Proposition 1.3 (Characterization of Convex Sets). A subset Ω of ℝⁿ is convex if and only if it contains all convex combinations of its elements.
Proof. (⇒) Assume Ω is convex.
Base case (n = 2): $\lambda v_1 + (1 - \lambda)v_2 = \lambda_1 v_1 + \lambda_2 v_2 \in \Omega$ by definition.
Inductive step: Assume $\lambda_1 v_1 + \cdots + \lambda_k v_k \in \Omega$ for all $v_i \in \Omega$ and ${\lambda_i} \in \mathbb{R}$ where $\sum \lambda_i = 1$. Then for k + 1 terms:
\[\lambda_1 v_1 + \cdots + \lambda_k v_k + \lambda_{k+1} v_{k+1} = \sum_{i=1}^{k} \lambda_i \cdot v^* + \lambda_{k+1} v_{k+1} \in \Omega\]where $v^* = \sum_{i=1}^{k} \frac{\lambda_i}{\sum_{j=1}^{k}\lambda_j} v_i \in \Omega$ by the induction hypothesis.
(⇐) is obvious. ∎
Proposition 1.4 (Cartesian Product). The Cartesian product of convex sets is convex. That is, if $\Omega_1 \subseteq \mathbb{R}^m$ and $\Omega_2 \subseteq \mathbb{R}^n$ are convex, then $\Omega_1 \times \Omega_2 \subseteq \mathbb{R}^{m+n}$ is convex.
Proof. Let $x, y \in \Omega_1 \times \Omega_2$ where $x = (v_1, w_1)$ and $y = (v_2, w_2)$. Then for $\lambda \in (0, 1)$:
\[\lambda x + (1 - \lambda)y = \lambda(v_1, w_1) + (1 - \lambda)(v_2, w_2) = (\lambda v_1 + (1 - \lambda)v_2, \lambda w_1 + (1 - \lambda)w_2) = (v^*, w^*)\]Since $\Omega_1$ and $\Omega_2$ are convex, $v^* \in \Omega_1$ and $w^* \in \Omega_2$, so $(v^, w^) \in \Omega_1 \times \Omega_2$. ∎
Definition 1.5 (Affine Mapping). A function $f: \mathbb{R}^m \to \mathbb{R}^n$ is an affine mapping if there exists $A \in \mathbb{R}^{n \times m}$ and $b \in \mathbb{R}^n$ such that $f(x) = Ax + b$.

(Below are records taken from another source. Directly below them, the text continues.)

===== src/rtl/ram_rr_arbiter.sv =====
// Clears a single-port synchronous RAM after reset, then shares it between two
// requesters with round-robin arbitration and routes read data back to its issuer.
module ram_rr_arbiter #(
    parameter int            AW       = 4,
    parameter int            DW       = 4,
    parameter logic [DW-1:0] INIT_VAL = '0
) (
    input  logic            CLK,
    input  logic            RST,
    ram_rr_arbiter_if.slave bus
);
    typedef enum logic {
        ST_INIT,
        ST_RUN
    } state_t;

    state_t        state_q, state_d;
    logic [AW-1:0] init_cnt_q, init_cnt_d;
    logic          rr_ptr_q, rr_ptr_d;
    logic          init_done_q, init_done_d;
    logic          rd_valid_q, rd_valid_d;
    logic          rd_owner_q, rd_owner_d;

    logic          gnt0, gnt1;
    logic          ram_en, ram_wr;
    logic [AW-1:0] ram_a;
    logic [DW-1:0] ram_d;

    always_comb begin
        state_d     = state_q;
        init_cnt_d  = init_cnt_q;
        rr_ptr_d    = rr_ptr_q;
        init_done_d = init_done_q;
        rd_valid_d  = 1'b0;
        rd_owner_d  = rd_owner_q;
        gnt0        = 1'b0;
        gnt1        = 1'b0;
        ram_en      = 1'b0;
        ram_wr      = 1'b0;
        ram_a       = '0;
        ram_d       = '0;

        case (state_q)
            ST_INIT: begin
                ram_en     = 1'b1;
                ram_wr     = 1'b1;
                ram_a      = init_cnt_q;
                ram_d      = INIT_VAL;
                init_cnt_d = init_cnt_q + AW'(1);
                if (init_cnt_q == {AW{1'b1}}) begin
                    state_d     = ST_RUN;
                    init_done_d = 1'b1;
                end
            end
            ST_RUN: begin
                // rr_ptr names the requester that wins a tie; it always points at the last loser.
                gnt0 = bus.M0_REQ && (!bus.M1_REQ || !rr_ptr_q);
                gnt1 = bus.M1_REQ && (!bus.M0_REQ || rr_ptr_q);
                if (gnt0) begin
                    ram_en     = 1'b1;
                    ram_wr     = bus.M0_WR;
                    ram_a      = bus.M0_A;
                    ram_d      = bus.M0_D;
                    rr_ptr_d   = 1'b1;
                    rd_valid_d = !bus.M0_WR;
                    rd_owner_d = 1'b0;
                end else if (gnt1) begin
                    ram_en     = 1'b1;
                    ram_wr     = bus.M1_WR;
                    ram_a      = bus.M1_A;
                    ram_d      = bus.M1_D;
                    rr_ptr_d   = 1'b0;
                    rd_valid_d = !bus.M1_WR;
                    rd_owner_d = 1'b1;
                end
            end
            default: begin
                state_d = ST_INIT;
            end
        endcase
    end

    always_ff @(posedge CLK) begin
        if (RST) begin
            state_q     <= ST_INIT;
            init_cnt_q  <= '0;
            rr_ptr_q    <= 1'b0;
            init_done_q <= 1'b0;
            rd_valid_q  <= 1'b0;
            rd_owner_q  <= 1'b0;
        end else begin
            state_q     <= state_d;
            init_cnt_q  <= init_cnt_d;
            rr_ptr_q    <= rr_ptr_d;
            init_done_q <= init_done_d;
            rd_valid_q  <= rd_valid_d;
            rd_owner_q  <= rd_owner_d;
        end
    end

    // RAM_Q is only meaningful in the cycle after an accepted read, so gate it per owner.
    assign bus.M0_GNT    = gnt0;
    assign bus.M1_GNT    = gnt1;
    assign bus.M0_RVALID = rd_valid_q && !rd_owner_q;
    assign bus.M1_RVALID = rd_valid_q && rd_owner_q;
    assign bus.M0_RDATA  = (rd_valid_q && !rd_owner_q) ? bus.RAM_Q : '0;
    assign bus.M1_RDATA  = (rd_valid_q && rd_owner_q) ? bus.RAM_Q : '0;
    assign bus.RAM_EN    = ram_en;
    assign bus.RAM_WR    = ram_wr;
    assign bus.RAM_A     = ram_a;
    assign bus.RAM_D     = ram_d;
    assign bus.INIT_DONE = init_done_q;
endmodule
[src/rtl/e203_thread_ctx_swap_if.sv]
// Context-switch handshake bundle between the switch controller, front-end,
// pipeline and ifetch on one side and the context-swap responder on the other.
interface e203_thread_ctx_swap_if #(
  parameter int THREADS_NUM = 2,
  parameter int PC_SIZE     = 32,
  parameter int CNT_W       = 16
);
  logic                   sw_req_valid;
  logic [THREADS_NUM-1:0] sw_req_thread;
  logic                   sw_req_ready;
  logic                   flush_req;
  logic                   flush_ack;
  logic                   pipe_empty;
  logic [PC_SIZE-1:0]     cur_pc;
  logic                   redir_valid;
  logic [PC_SIZE-1:0]     redir_pc;
  logic                   redir_ready;
  logic [THREADS_NUM-1:0] thread_active;
  logic                   busy;
  logic                   sw_done;
  logic [CNT_W-1:0]       sw_count;

  modport slave (
    input  sw_req_valid, sw_req_thread, flush_ack, pipe_empty, cur_pc, redir_ready,
    output sw_req_ready, flush_req, redir_valid, redir_pc, thread_active, busy,
           sw_done, sw_count
  );

  modport master (
    output sw_req_valid, sw_req_thread, flush_ack, pipe_empty, cur_pc, redir_ready,
    input  sw_req_ready, flush_req, redir_valid, redir_pc, thread_active, busy,
           sw_done, sw_count
  );
endinterface
**src/rtl/pipe_ctrl.sv**
```systemverilog
// ---------------------------------------------------------------------------
// pipe_ctrl
//
// Hazard and stall controller for a five-stage MIPS-style pipeline with a
// multi-cycle multiply/divide unit and CP0 exception redirect.
//
// The controller compares the registers read by the D-stage instruction
// against the destinations of the instructions in E and M. If an operand is
// needed before its producer can forward it, D and PC are frozen and a
// bubble is pushed into E.
//
// A small FSM tracks the multiply/divide unit. While the unit is busy, any
// D-stage md instruction is held back. A pending exception (req) overrides
// every stall so the pipeline registers can flush and redirect.
//
// Ports
//   clk, reset            rising-edge clock, synchronous active-high reset
//   D_rs, D_rt            source register numbers of the D instruction
//   D_tuse_rs, D_tuse_rt  cycles until each operand is consumed (3 = unused)
//   E_waddr, M_waddr      destination register in E / M (0 = no write)
//   E_tnew, M_tnew        cycles until the E / M result exists (0 = ready)
//   D_md                  D instruction uses the multiply/divide unit
//   E_md_start            01 mult start, 10 div start, 00/11 nothing
//   int_req               exception/interrupt request from CP0 in M
//   pc_en, d_en           PC and D-register write enables
//   e_flush               bubble into the E register
//   req                   exception redirect to every pipeline register
//   stall                 combined stall indication
//   md_busy, md_cnt       multiply/divide unit busy flag and remaining cycles
//   stall_cnt             saturating count of stalled cycles
// ---------------------------------------------------------------------------
module pipe_ctrl (
  input  logic        clk,
  input  logic        reset,
  input  logic [4:0]  D_rs,
  input  logic [4:0]  D_rt,
  input  logic [1:0]  D_tuse_rs,
  input  logic [1:0]  D_tuse_rt,
  input  logic [4:0]  E_waddr,
  input  logic [4:0]  M_waddr,
  input  logic [1:0]  E_tnew,
  input  logic [1:0]  M_tnew,
  input  logic        D_md,
  input  logic [1:0]  E_md_start,
  input  logic        int_req,
  output logic        pc_en,
  output logic        d_en,
  output logic        e_flush,
  output logic        req,
  output logic        stall,
  output logic        md_busy,
  output logic [3:0]  md_cnt,
  output logic [15:0] stall_cnt
);

  typedef enum logic [1:0] {
    IDLE = 2'd0,
    MULT = 2'd1,
    DIV  = 2'd2
  } md_state_t;

  localparam logic [1:0]  START_MULT = 2'b01;
  localparam logic [1:0]  START_DIV  = 2'b10;
  localparam logic [3:0]  MULT_CYCLES = 4'd5;
  localparam logic [3:0]  DIV_CYCLES  = 4'd10;
  localparam logic [15:0] CNT_MAX     = 16'hFFFF;

  md_state_t state;

  logic rs_hit;
  logic rt_hit;
  logic md_hit;
  logic md_starting;

  // Data hazard detection. A hazard exists only when the producer's result
  // arrives later than the consumer needs it (tuse < tnew). Register zero is
  // hard-wired, so it never creates a dependency. tuse=3 never stalls,
  // because tnew is at most 3.
  always_comb begin
    rs_hit = (D_rs != 5'd0) &&
             (((D_rs == E_waddr) && (D_tuse_rs < E_tnew)) ||
              ((D_rs == M_waddr) && (D_tuse_rs < M_tnew)));
    rt_hit = (D_rt != 5'd0) &&
             (((D_rt == E_waddr) && (D_tuse_rt < E_tnew)) ||
              ((D_rt == M_waddr) && (D_tuse_rt < M_tnew)));
  end

  // Structural hazard on the multiply/divide unit. A start sitting in E
  // blocks a D-stage md instruction in the same cycle, before md_busy has
  // had a chance to rise. The reserved code 11 counts as no start.
  always_comb begin
    md_starting = (E_md_start == START_MULT) || (E_md_start == START_DIV);
    md_hit      = D_md && (md_busy || md_starting);
  end

  // Stall and redirect steering. An exception cancels the instructions in D
  // and E anyway, so holding them would only delay the redirect. req
  // therefore masks every stall, which leaves PC and D enabled so the
  // redirect target can load.
  always_comb begin
    req     = int_req;
    stall   = (rs_hit || rt_hit || md_hit) && !int_req;
    pc_en   = !stall;
    d_en    = !stall;
    e_flush = stall;
  end

  // Multiply/divide busy tracker. A start is accepted only from IDLE and
  // only when the E instruction is not being cancelled by req. Once the
  // unit is running, it always counts down to completion, because the
  // hardware unit cannot be aborted mid-operation. The edge that takes
  // md_cnt from 1 to 0 returns to IDLE. md_busy is kept as its own register
  // so that it is glitch-free and matches the state exactly.
  always_ff @(posedge clk) begin
    if (reset) begin
      state   <= IDLE;
      md_cnt  <= 4'd0;
      md_busy <= 1'b0;
    end else begin
      case (state)
        IDLE: begin
          if (!int_req && (E_md_start == START_MULT)) begin
            state   <= MULT;
            md_cnt  <= MULT_CYCLES;
            md_busy <= 1'b1;
          end else if (!int_req && (E_md_start == START_DIV)) begin
            state   <= DIV;
            md_cnt  <= DIV_CYCLES;
            md_busy <= 1'b1;
          end
        end
        MULT, DIV: begin
          if (md_cnt <= 4'd1) begin
            state   <= IDLE;
            md_cnt  <= 4'd0;
            md_busy <= 1'b0;
          end else begin
            md_cnt <= md_cnt - 4'd1;
          end
        end
        default: begin
          state   <= IDLE;
          md_cnt  <= 4'd0;
          md_busy <= 1'b0;
        end
      endcase
    end
  end

  // Performance counter for stalled cycles. It holds at its maximum instead
  // of wrapping, so a long run never reads back as a small number. req
  // cycles are excluded automatically, because stall is forced low during
  // req.
  always_ff @(posedge clk) begin
    if (reset) begin
      stall_cnt <= 16'd0;
    end else if (stall && (stall_cnt != CNT_MAX)) begin
      stall_cnt <= stall_cnt + 16'd1;
    end
  end

endmodule

```
<file path="src/rtl/uart_tx_async.sv">
// UART transmitter: start bit, 7/8 data bits LSB-first, optional parity, one stop bit.
// Every bit lasts 8 baud_clock pulses; the byte comes from a holding register or an external FIFO.
module uart_tx_async #(
  parameter int TX_FIFO = 0
) (
  input  logic       clk,
  input  logic       reset_n,
  input  logic       baud_clock,
  input  logic       bit8,
  input  logic       parity_en,
  input  logic       odd_n_even,
  input  logic [7:0] tx_hold_reg,
  input  logic       write_tx_byte,
  input  logic       fifo_empty,
  output logic       fifo_read_n,
  output logic       tx,
  output logic       tx_ready,
  output logic       tx_busy
);

  localparam bit FIFO_MODE = (TX_FIFO != 0);

  typedef enum logic [2:0] {
    S_IDLE   = 3'd0,
    S_START  = 3'd1,
    S_DATA   = 3'd2,
    S_PARITY = 3'd3,
    S_STOP   = 3'd4
  } state_t;

  state_t      state_q, state_d;
  logic [2:0]  baud_cnt_q, baud_cnt_d;
  logic [2:0]  bit_cnt_q, bit_cnt_d;
  logic [7:0]  shift_q, shift_d;
  logic        parity_q, parity_d;
  logic        tx_q, tx_d;
  logic        ready_q, ready_d;
  logic [7:0]  hold_q, hold_d;
  logic        fifo_rd_q, fifo_rd_d;
  logic        fetch_q, fetch_d;
  logic        bit8_q, bit8_d;
  logic        parity_en_q, parity_en_d;
  logic        odd_q, odd_d;

  logic        bit_end;
  logic        data_avail;
  logic        start_frame;
  logic        load_now;
  logic [7:0]  load_byte;
  logic [7:0]  masked_byte;
  logic        cfg_bit8;
  logic        cfg_odd;
  logic [2:0]  last_bit;

  assign bit_end     = baud_clock && (baud_cnt_q == 3'd7);
  assign data_avail  = FIFO_MODE ? !fifo_empty : !ready_q;
  assign start_frame = (state_q == S_IDLE) && baud_clock && data_avail;
  assign last_bit    = bit8_q ? 3'd7 : 3'd6;

  // In FIFO mode the byte arrives two clocks after the frame starts, well before the
  // first data bit is needed, so the configuration used for masking comes from the latches.
  assign load_now    = FIFO_MODE ? fetch_q : start_frame;
  assign load_byte   = FIFO_MODE ? tx_hold_reg : hold_q;
  assign cfg_bit8    = FIFO_MODE ? bit8_q : bit8;
  assign cfg_odd     = FIFO_MODE ? odd_q : odd_n_even;
  assign masked_byte = {load_byte[7] & cfg_bit8, load_byte[6:0]};

  always_ff @(posedge clk or negedge reset_n) begin
    if (!reset_n) begin
      state_q     <= S_IDLE;
      baud_cnt_q  <= 3'd0;
      bit_cnt_q   <= 3'd0;
      shift_q     <= 8'd0;
      parity_q    <= 1'b0;
      tx_q        <= 1'b1;
      ready_q     <= 1'b1;
      hold_q      <= 8'd0;
      fifo_rd_q   <= 1'b0;
      fetch_q     <= 1'b0;
      bit8_q      <= 1'b1;
      parity_en_q <= 1'b0;
      odd_q       <= 1'b0;
    end else begin
      state_q     <= state_d;
      baud_cnt_q  <= baud_cnt_d;
      bit_cnt_q   <= bit_cnt_d;
      shift_q     <= shift_d;
      parity_q    <= parity_d;
      tx_q        <= tx_d;
      ready_q     <= ready_d;
      hold_q      <= hold_d;
      fifo_rd_q   <= fifo_rd_d;
      fetch_q     <= fetch_d;
      bit8_q      <= bit8_d;
      parity_en_q <= parity_en_d;
      odd_q       <= odd_d;
    end
  end

  always_comb begin
    state_d = state_q;
    case (state_q)
      S_IDLE:   if (start_frame) state_d = S_START;
      S_START:  if (bit_end) state_d = S_DATA;
      S_DATA: begin
        if (bit_end && (bit_cnt_q == last_bit)) begin
          state_d = parity_en_q ? S_PARITY : S_STOP;
        end
      end
      S_PARITY: if (bit_end) state_d = S_STOP;
      S_STOP:   if (bit_end) state_d = S_IDLE;
      default:  state_d = S_IDLE;
    endcase
  end

  always_comb begin
    baud_cnt_d  = baud_cnt_q;
    bit_cnt_d   = bit_cnt_q;
    shift_d     = shift_q;
    parity_d    = parity_q;
    tx_d        = tx_q;
    ready_d     = ready_q;
    hold_d      = hold_q;
    fifo_rd_d   = 1'b0;
    fetch_d     = 1'b0;
    bit8_d      = bit8_q;
    parity_en_d = parity_en_q;
    odd_d       = odd_q;

    if (baud_clock && (state_q != S_IDLE)) begin
      baud_cnt_d = baud_cnt_q + 3'd1;
    end

    if (start_frame) begin
      bit_cnt_d   = 3'd0;
      bit8_d      = bit8;
      parity_en_d = parity_en;
      odd_d       = odd_n_even;
    end else if ((state_q == S_DATA) && bit_end) begin
      bit_cnt_d = bit_cnt_q + 3'd1;
      shift_d   = {1'b0, shift_q[7:1]};
    end

    if (load_now) begin
      shift_d  = masked_byte;
      parity_d = (^masked_byte) ^ cfg_odd;
    end

    if (FIFO_MODE) begin
      fifo_rd_d = start_frame;
      fetch_d   = fifo_rd_q;
    end else if (start_frame) begin
      ready_d = 1'b1;
    end else if (write_tx_byte && ready_q) begin
      hold_d  = tx_hold_reg;
      ready_d = 1'b0;
    end

    // The line only moves on baud pulses, taking the value of the state being entered.
    if (baud_clock) begin
      case (state_d)
        S_START:  tx_d = 1'b0;
        S_DATA:   tx_d = shift_d[0];
        S_PARITY: tx_d = parity_q;
        default:  tx_d = 1'b1;
      endcase
    end
  end

  assign tx          = tx_q;
  assign tx_busy     = (state_q != S_IDLE);
  assign tx_ready    = FIFO_MODE ? !fifo_empty : ready_q;
  assign fifo_read_n = !fifo_rd_q;

endmodule

</file>
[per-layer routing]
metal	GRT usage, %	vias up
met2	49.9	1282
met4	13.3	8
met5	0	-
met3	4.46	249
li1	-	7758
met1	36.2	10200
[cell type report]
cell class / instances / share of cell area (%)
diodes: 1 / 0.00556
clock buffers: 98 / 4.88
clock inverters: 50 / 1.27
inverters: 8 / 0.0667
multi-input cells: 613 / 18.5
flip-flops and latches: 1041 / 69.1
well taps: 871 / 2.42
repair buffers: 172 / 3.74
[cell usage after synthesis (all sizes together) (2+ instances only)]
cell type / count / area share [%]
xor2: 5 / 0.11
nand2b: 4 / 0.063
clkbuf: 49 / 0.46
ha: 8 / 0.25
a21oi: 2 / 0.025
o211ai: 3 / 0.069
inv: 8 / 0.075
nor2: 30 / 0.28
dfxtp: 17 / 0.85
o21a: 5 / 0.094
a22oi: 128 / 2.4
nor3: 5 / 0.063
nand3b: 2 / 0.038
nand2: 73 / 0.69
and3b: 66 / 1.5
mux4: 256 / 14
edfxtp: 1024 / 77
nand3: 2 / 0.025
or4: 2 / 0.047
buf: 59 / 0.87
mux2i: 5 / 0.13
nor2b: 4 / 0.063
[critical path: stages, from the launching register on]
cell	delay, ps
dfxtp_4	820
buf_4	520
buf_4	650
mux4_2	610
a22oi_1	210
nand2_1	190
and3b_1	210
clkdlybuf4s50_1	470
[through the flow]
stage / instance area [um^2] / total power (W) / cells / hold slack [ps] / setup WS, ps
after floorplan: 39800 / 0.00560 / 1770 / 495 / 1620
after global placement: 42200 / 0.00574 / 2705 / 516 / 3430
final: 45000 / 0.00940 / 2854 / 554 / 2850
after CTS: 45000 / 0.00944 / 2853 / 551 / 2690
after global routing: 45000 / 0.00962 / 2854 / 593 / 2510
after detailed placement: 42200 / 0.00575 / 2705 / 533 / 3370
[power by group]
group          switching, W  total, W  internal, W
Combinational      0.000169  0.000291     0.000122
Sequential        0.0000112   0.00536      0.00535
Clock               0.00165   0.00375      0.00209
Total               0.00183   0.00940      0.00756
$ cat src/rtl/rf_wb_arbiter.sv
// ---------------------------------------------------------------------------
// rf_wb_arbiter
//   Write-side front end of the integer register file. Merges single-cycle
//   EX results and long-latency (load/divide) results into the single write
//   port. Long-latency results that lose to EX are buffered in a small FIFO.
//   A busy scoreboard reports in-flight long-latency destinations to ID.
//
// Handshake: the lg_* channel is valid/ready. A transfer happens in any cycle
//   with lg_valid && lg_ready. The producer holds lg_rd/lg_wdata stable while
//   lg_valid is high and ready is low. EX has no backpressure.
//
// Ports:
//   clk, rst              clock, synchronous active-high reset
//   ex_wen/ex_rd/ex_wdata EX result (priority source)
//   lg_valid/lg_ready/lg_rd/lg_wdata  long-latency result channel
//   iss_valid/iss_rd      long-latency issue (sets scoreboard bit)
//   rs1_raddr/rs2_raddr   ID source addresses
//   rs1_busy/rs2_busy     registered scoreboard lookups
//   stall_req             FIFO starved by EX for STARVE_MAX cycles
//   wen/rd_waddr/rd_wdata register file write port
//   dbg_count/dbg_starve  FIFO occupancy and starve counter for checkers
//
// Optional: define WB_STATS_EN to add stat_ex_wr, stat_lg_wr, stat_conflict
//   32-bit wrapping event counters.
// ---------------------------------------------------------------------------
`ifndef RegBus
`define RegBus 31:0
`endif
`ifndef RegAddrBus
`define RegAddrBus 4:0
`endif

module rf_wb_arbiter #(
  parameter int FIFO_DEPTH = 2,
  parameter int STARVE_MAX = 4
) (
  input  logic               clk,
  input  logic               rst,
  input  logic               ex_wen,
  input  logic [`RegAddrBus] ex_rd,
  input  logic [`RegBus]     ex_wdata,
  input  logic               lg_valid,
  output logic               lg_ready,
  input  logic [`RegAddrBus] lg_rd,
  input  logic [`RegBus]     lg_wdata,
  input  logic               iss_valid,
  input  logic [`RegAddrBus] iss_rd,
  input  logic [`RegAddrBus] rs1_raddr,
  input  logic [`RegAddrBus] rs2_raddr,
  output logic               rs1_busy,
  output logic               rs2_busy,
  output logic               stall_req,
  output logic               wen,
  output logic [`RegAddrBus] rd_waddr,
  output logic [`RegBus]     rd_wdata,
  output logic [$clog2(FIFO_DEPTH):0]   dbg_count,
  output logic [$clog2(STARVE_MAX+1)-1:0] dbg_starve
`ifdef WB_STATS_EN
  ,
  output logic [31:0]        stat_ex_wr,
  output logic [31:0]        stat_lg_wr,
  output logic [31:0]        stat_conflict
`endif
);

  localparam int AW = $clog2(FIFO_DEPTH);
  localparam int SW = $clog2(STARVE_MAX + 1);
  localparam logic [AW:0]   DEPTH_C = (AW+1)'(FIFO_DEPTH);
  localparam logic [SW-1:0] SMAX_C  = SW'(STARVE_MAX);

  logic [4:0]    r_mem_rd   [FIFO_DEPTH];
  logic [31:0]   r_mem_data [FIFO_DEPTH];
  logic [AW-1:0] r_wptr, r_rptr;
  logic [AW:0]   r_count;
  logic [31:0]   r_sb;
  logic [SW-1:0] r_starve;

  logic          w_ex_sel, w_empty, w_full, w_pop, w_bypass, w_push;
  logic [4:0]    w_head_rd;
  logic [31:0]   w_head_data;
  logic [31:0]   w_sb_next;
  logic          w_clr;
  logic [4:0]    w_clr_rd;

  assign w_head_rd   = r_mem_rd[r_rptr];
  assign w_head_data = r_mem_data[r_rptr];
  assign w_empty     = (r_count == '0);
  assign w_full      = (r_count == DEPTH_C);

  // An EX write to x0 is treated as idle so a waiting long result can go.
  assign w_ex_sel = ex_wen && (ex_rd != 5'd0);
  assign w_pop    = !rst && !w_ex_sel && !w_empty;
  assign w_bypass = !rst && !w_ex_sel && w_empty && lg_valid;
  assign lg_ready = !rst && (!w_full || w_pop);
  assign w_push   = lg_valid && lg_ready && !w_bypass;

  // Write port mux; rd=0 entries are consumed but never written.
  always_comb begin
    wen      = 1'b0;
    rd_waddr = 5'd0;
    rd_wdata = 32'd0;
    if (!rst) begin
      if (w_ex_sel) begin
        wen      = 1'b1;
        rd_waddr = ex_rd;
        rd_wdata = ex_wdata;
      end else if (w_pop) begin
        wen      = (w_head_rd != 5'd0);
        rd_waddr = w_head_rd;
        rd_wdata = w_head_data;
      end else if (w_bypass) begin
        wen      = (lg_rd != 5'd0);
        rd_waddr = lg_rd;
        rd_wdata = lg_wdata;
      end
    end
  end

  // Scoreboard next state: clear first so a same-cycle set wins.
  always_comb begin
    w_clr    = w_pop || w_bypass;
    w_clr_rd = w_pop ? w_head_rd : lg_rd;
    w_sb_next = r_sb;
    if (w_clr) w_sb_next[w_clr_rd] = 1'b0;
    if (iss_valid && (iss_rd != 5'd0)) w_sb_next[iss_rd] = 1'b1;
    w_sb_next[0] = 1'b0;
  end

  always_ff @(posedge clk) begin
    if (rst) begin
      r_wptr   <= '0;
      r_rptr   <= '0;
      r_count  <= '0;
      r_sb     <= '0;
      r_starve <= '0;
    end else begin
      if (w_push) begin
        r_mem_rd[r_wptr]   <= lg_rd;
        r_mem_data[r_wptr] <= lg_wdata;
        r_wptr             <= r_wptr + 1'b1;
      end
      if (w_pop) r_rptr <= r_rptr + 1'b1;
      if (w_push && !w_pop)      r_count <= r_count + 1'b1;
      else if (w_pop && !w_push) r_count <= r_count - 1'b1;
      r_sb <= w_sb_next;
      // Non-empty and no pop means EX took the port this cycle.
      if (w_empty || w_pop)      r_starve <= '0;
      else if (r_starve != SMAX_C) r_starve <= r_starve + 1'b1;
    end
  end

  assign rs1_busy   = !rst && r_sb[rs1_raddr];
  assign rs2_busy   = !rst && r_sb[rs2_raddr];
  assign stall_req  = !rst && (r_starve == SMAX_C);
  assign dbg_count  = r_count;
  assign dbg_starve = r_starve;

`ifdef WB_STATS_EN
  logic w_lg_wr;
  assign w_lg_wr = wen && !w_ex_sel;

  always_ff @(posedge clk) begin
    if (rst) begin
      stat_ex_wr    <= '0;
      stat_lg_wr    <= '0;
      stat_conflict <= '0;
    end else begin
      if (w_ex_sel) stat_ex_wr <= stat_ex_wr + 32'd1;
      if (w_lg_wr)  stat_lg_wr <= stat_lg_wr + 32'd1;
      if (w_ex_sel && (!w_empty || lg_valid))
        stat_conflict <= stat_conflict + 32'd1;
    end
  end
`endif

endmodule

Proposition 1.6 (Convexity under Affine Transformations). Convexity is preserved under affine transformations. If $f: \Omega \subseteq \mathbb{R}^m \to \mathbb{R}^n$ is an affine mapping, then:
(i) $f(\Omega)$ is convex
(ii) $f^{-1}(\Theta)$ is convex for any convex set Θ
Proof. Let $v, w \in f(\Omega)$. Then $v = f(x_1) = Ax_1 + b$ and $w = f(x_2) = Ax_2 + b$ for some $x_1, x_2 \in \Omega$. For $\lambda \in (0, 1)$:
\[\lambda v + (1 - \lambda)w = \lambda(Ax_1 + b) + (1 - \lambda)(Ax_2 + b) = A(\lambda x_1 + (1 - \lambda)x_2) + b = f(\lambda x_1 + (1 - \lambda)x_2)\]By convexity of Ω, $\lambda x_1 + (1 - \lambda)x_2 \in \Omega$, so $\lambda v + (1 - \lambda)w \in f(\Omega)$. The proof for $f^{-1}(\Theta)$ is similar. ∎
Proposition 1.7 (Intersection). The intersection of convex sets is convex. If ${\Omega_\alpha}{\alpha \in I}$ is a collection of convex sets, then $\bigcap{\alpha \in I} \Omega_\alpha$ is convex.
Proof. Let $x, y \in \bigcap_{\alpha \in I} \Omega_\alpha$. Then for all $\lambda \in [0, 1]$, $v = \lambda x + (1 - \lambda)y \in \Omega_\alpha$ for each $\alpha \in I$ (since each $\Omega_\alpha$ is convex). Therefore $v \in \bigcap_\alpha \Omega_\alpha$. ∎
Definition 1.8 (Convex Hull). The convex hull of a set Ω is defined as:
\[\text{co } \Omega := \bigcap\{C \mid C \text{ is convex and } \Omega \subseteq C\}\]That is, co Ω is the intersection of all convex sets containing Ω.
Proposition 1.9. The convex hull of Ω is the smallest convex set containing Ω. In other words, $\text{co } \Omega \cap C = \text{co } \Omega$ for any convex set C containing Ω.
Proof.
(i) The convex hull is convex (as an intersection of convex sets).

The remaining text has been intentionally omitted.